偉人『アントニオ・ガウディ』

スペインの神の建築家と呼ばれるサクラダ・ファミリアを建築したのがアントニオ・ガウディである。初代のサクラダ・ファミリアの建築家の跡を継いで彼が建築に携わったのであるが、その建築物を見るとあまりに複雑でその個性を遺憾なく発揮した独特な作風で知られ、彼でなければ世界遺産に押し上げることはなかったであろう。しかしあまりにも奇抜すぎるデザインや装飾性の華やかさはコテコテ感が出ていると意見もあるが、彼の作品を知れば知るほどシンプルであることに驚きを隠せない。

今回は彼の独特すぎる感性の中になぜシンプルな物が見えてくるのかを紐解いていきたい。

私は彼の作品を子供と楽しんでみた経験がある。最初はそんなに関心を示さなかった子供たちが、見終わる頃には目を爛々と輝かせ興奮冷めやらぬ状況であったことから、とにかく幼い子供たちが素直に受け入れていくその作品に親も感銘を受けた。一個人の建築家が7つもの世界遺産を生み出したことからも分かるように彼には特別な才能があったとしか思えないのである。

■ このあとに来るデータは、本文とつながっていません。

This design comes from an exercise in tuning for small area, a short achievable clock period and few clock cycles on the open sky130 flow, not from production work.
RTL that was checked went through simulation tests only; none was proved equivalent to the original.
No activity file was given, so power comes from the tool's default toggle rates.

== run C ==
Design stereo_rms_level_smoother, start of the top module:
module stereo_rms_level_smoother (
  input  wire logic                 clk,
  input  wire logic                 rst_n,
  input  wire logic                 in_valid,
  output logic                      in_stall,
  input  wire logic signed [15:0]   in_left_sample,
  input  wire logic signed [15:0]   in_right_sample,
  input  wire logic                 in_last_frame,
  output logic                      out_valid,
  input  wire logic                 out_stall,
  output logic [14:0]               out_rms_level,
  output logic [14:0]               out_smoothed_level,
  output logic [11:0]               out_radius,
  input  wire logic                 cfg_we,
  input  wire logic [2:0]           cfg_index,
  input  wire logic [15:0]          cfg_wdata
);
  logic [15:0] cfg_w;
  logic [14:0] cfg_th, cfg_d;
  logic [11:0] cfg_lo, cfg_hi;
  always_ff @(posedge clk) begin
    if (!rst_n) begin
  ...
Size: roughly 3500 cells after synthesis, roughly 420 flip-flops, about 100 I/O pins, about 32000 sq um of cells after synthesis.
make LEC_CHECK=0 CAP_MARGIN=50 CORE_MARGIN=2 CORE_UTILIZATION=40 SLEW_MARGIN=50 finish   # period 12.0 ns
run.sh (not shown) runs the stock make flow with config.mk's settings and CLKGATE_MAP_FILE= SYNTH_SCRIPT=/design/flow/synth_recipe.tcl, a recipe that flattens the netlist after the stock synthesis.
Run C finished all stages; the layout is clean.
## Diff of input files: run A against run C
Settings: SLEW_MARGIN now 70, was 50; CAP_MARGIN now 70, was 50.
### Flow results
- The higher worst setup slack came out of run A.
- Final period demand of the worst path: run A and run C compared, higher one is run C
- Run C → run A: clock-cell share of area saw little to no change, area after synthesis was more or less identical.
- In the metrics for run A and run C, the one carrying the lower total power is run C.
- Compared with run C, run A shows non-clock buffer share of cell area higher by 0.55 points.
- Global-route wire length before repair was higher in run A than in run C.
No functional check of the RTL was part of any run of this note.

stereo_rms_level_smoother, a different RTL version from the one above (not shown whole).
For scale: about 3500 cells after synthesis, ~410 flip-flops, ~100 I/O pins, roughly 32000 µm² of cells after synthesis.
==> flow/design.v (excerpt) <==
module stereo_rms_level_smoother (
  input  wire logic                 clk,
  input  wire logic                 rst_n,
  input  wire logic                 in_valid,
  output logic                      in_stall,
  input  wire logic signed [15:0]   in_left_sample,
  input  wire logic signed [15:0]   in_right_sample,
  input  wire logic                 in_last_frame,
  output logic                      out_valid,
  input  wire logic                 out_stall,
  output logic [14:0]               out_rms_level,
  output logic [14:0]               out_smoothed_level,
  output logic [11:0]               out_radius,
  input  wire logic                 cfg_we,
  input  wire logic [2:0]           cfg_index,
  input  wire logic [15:0]          cfg_wdata
);
  logic [15:0] cfg_w;
  logic [14:0] cfg_th, cfg_d;
  logic [11:0] cfg_lo, cfg_hi;
  always_ff @(posedge clk) begin
    if (!rst_n) begin
      cfg_w  <= srls_pkg::RST_SMOOTHING_WEIGHT;
      cfg_th <= srls_pkg::RST_LEVEL_THRESHOLD;
      cfg_d  <= srls_pkg::RST_MAP_INPUT_SPAN;
      cfg_lo <= srls_pkg::RST_OUTPUT_LOW;
      cfg_hi <= srls_pkg::RST_OUTPUT_HIGH;
    end else if (cfg_we) begin
      case (cfg_index)
  ...
clock: 12.0 ns
lec_check: 0
cap_margin: 20
core_margin: 2
core_utilization: 40
slew_margin: 20
Testbench counts at the start, summed over its fixed seeds: cycles 6,944.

彼が天命を与えられた神の建築家と言われた所以を幼少期の家庭環境と自ら獲得していった事実を並べて考えてみようと思う。

1852年スペインのカタルーニャ地方で銅細工師の父フランセスクと母クルネットの間の5人めの子供として誕生する。

兄姉2人を病で亡くした両親の元に生まれたガウディは、リウマチを患い自由に動くことができず病がちな子供だった。母親は幼くして2人の子供を亡くしているため病弱なガウディを殊の外愛情深く育てたのである。ガウディは病弱なため学業は遅れがちでどちらかというと学業についていけない生徒であった。

がしかし神の建築家と称される土台がこの頃に培われたのである。リウマチの痛みで苦しんで自由に動くことができない幼い頃、ガウディは自然に目を向けて多くを学んだとされている。学校の教師が鳥は飛ぶために翼があるといえば、ガウディは鶏は走るために翼を動かすのだと意見を述べた。彼は自然の中からものの本質を理解した。また彼自身がこう述べている。「自然は常に開かれており、努めて読むのに適切な偉大な書物である」と。自然が書物であると例えていることが彼の幼少期にどれほどの影響を与えのかを推し量ることができる。そう彼にとっては見るもの全てに注視しながら本質を見抜こうと努めていたことに天才の片鱗を垣間見た気がする。

彼の作品には立体的な曲線の美しさを随所に感じることができる。なぜ彼がそのような美の感性を持ち合わせたのかを考えるとそれは家庭環境にある。ガウディは父方母方共に銅細工の家系であり母方の祖父母の家で育った。祖父が朝早くから銅板を打ち付ける音を聞きながら成長し、朝に平たい銅板が夕方になると立体的なものに仕上がるものを見て育ったのである。ミケランジェロが石切場で育ち彫刻を追求したようにガウディもまた家庭環境の中で影響を受けた美の感性を仕事にしたのである。彼の作品に於ける美の曲線は家庭環境から刺激を受け、自然界のあらゆるものから拾い上げていったと考える。

1863年貧しい家庭の子供たちが通う修道会の学校に入学し、落ちこぼれの路線を歩いていたガウディにとって転機となる親友2人との出会いがあった。優秀な友人二人に引き上げられるように学業も伸び始め、友人と共に廃墟となった修道院の修復計画を立てたりしながらやがてガウディは建築の道へと進む。しかし建築高騰技術学校に進学してからも優秀とは言い難い一面があったとされている。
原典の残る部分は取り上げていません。